In specific aim #1 we will investigate the temporal aspect of this process by putting the mutant SOD mouse on a TrkBF616A background. TrkBF616A can be specifically antagonized by the orally active, blood brain barrier permeable agent, 1NMPP1. A second receptor tyrosine kinase of interest is the Insulin/Insulin-like growth factor receptor (IGF-R). In model organisms (and recently in mice) a conserved stress resistance pathway is evoked when the activity of the IGF-R is reduced. The FOXO3a transcription factor plays a key role in this process in worms and flies, but its function in vertebrates is unknown.

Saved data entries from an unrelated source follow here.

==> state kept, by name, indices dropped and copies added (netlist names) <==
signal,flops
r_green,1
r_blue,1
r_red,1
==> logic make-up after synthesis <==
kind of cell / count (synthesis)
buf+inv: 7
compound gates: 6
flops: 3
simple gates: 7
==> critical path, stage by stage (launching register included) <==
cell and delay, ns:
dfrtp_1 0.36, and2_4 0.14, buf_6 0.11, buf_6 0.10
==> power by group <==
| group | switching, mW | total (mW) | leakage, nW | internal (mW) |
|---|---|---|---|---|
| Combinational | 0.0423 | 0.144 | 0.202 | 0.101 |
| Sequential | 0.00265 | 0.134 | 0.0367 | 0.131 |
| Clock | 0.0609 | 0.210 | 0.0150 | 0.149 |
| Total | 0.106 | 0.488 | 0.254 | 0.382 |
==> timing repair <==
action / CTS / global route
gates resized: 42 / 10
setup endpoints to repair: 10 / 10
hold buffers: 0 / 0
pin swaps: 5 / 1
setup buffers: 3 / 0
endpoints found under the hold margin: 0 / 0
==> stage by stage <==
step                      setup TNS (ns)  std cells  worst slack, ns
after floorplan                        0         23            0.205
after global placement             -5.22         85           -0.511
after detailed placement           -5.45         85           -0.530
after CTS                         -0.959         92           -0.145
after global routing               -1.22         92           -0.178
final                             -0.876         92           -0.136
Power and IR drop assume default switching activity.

In specific aim #2, we will determine if loss of FOXO3a ameliorates or exacerbates the mutant SOD mouse motor neuron disease. In the course of our investigations of FOXO3a, we found a marine sponge compound (Psammaplysene A, PA) that promotes nuclear localization of the transcription factor and is broadly neuroprotective in in vitro and in vivo models of neurodegeneration. While the evidence is strong that the compound works through FOXO3a, the precise molecular target is not known.
In specific aim #3, several approaches will be employed to find the target and pathway through which PA acts. Overall this work attempts to find new disease modifiers that slow the progression of motor neuron disease. If successful, new therapeutic targets will emerge.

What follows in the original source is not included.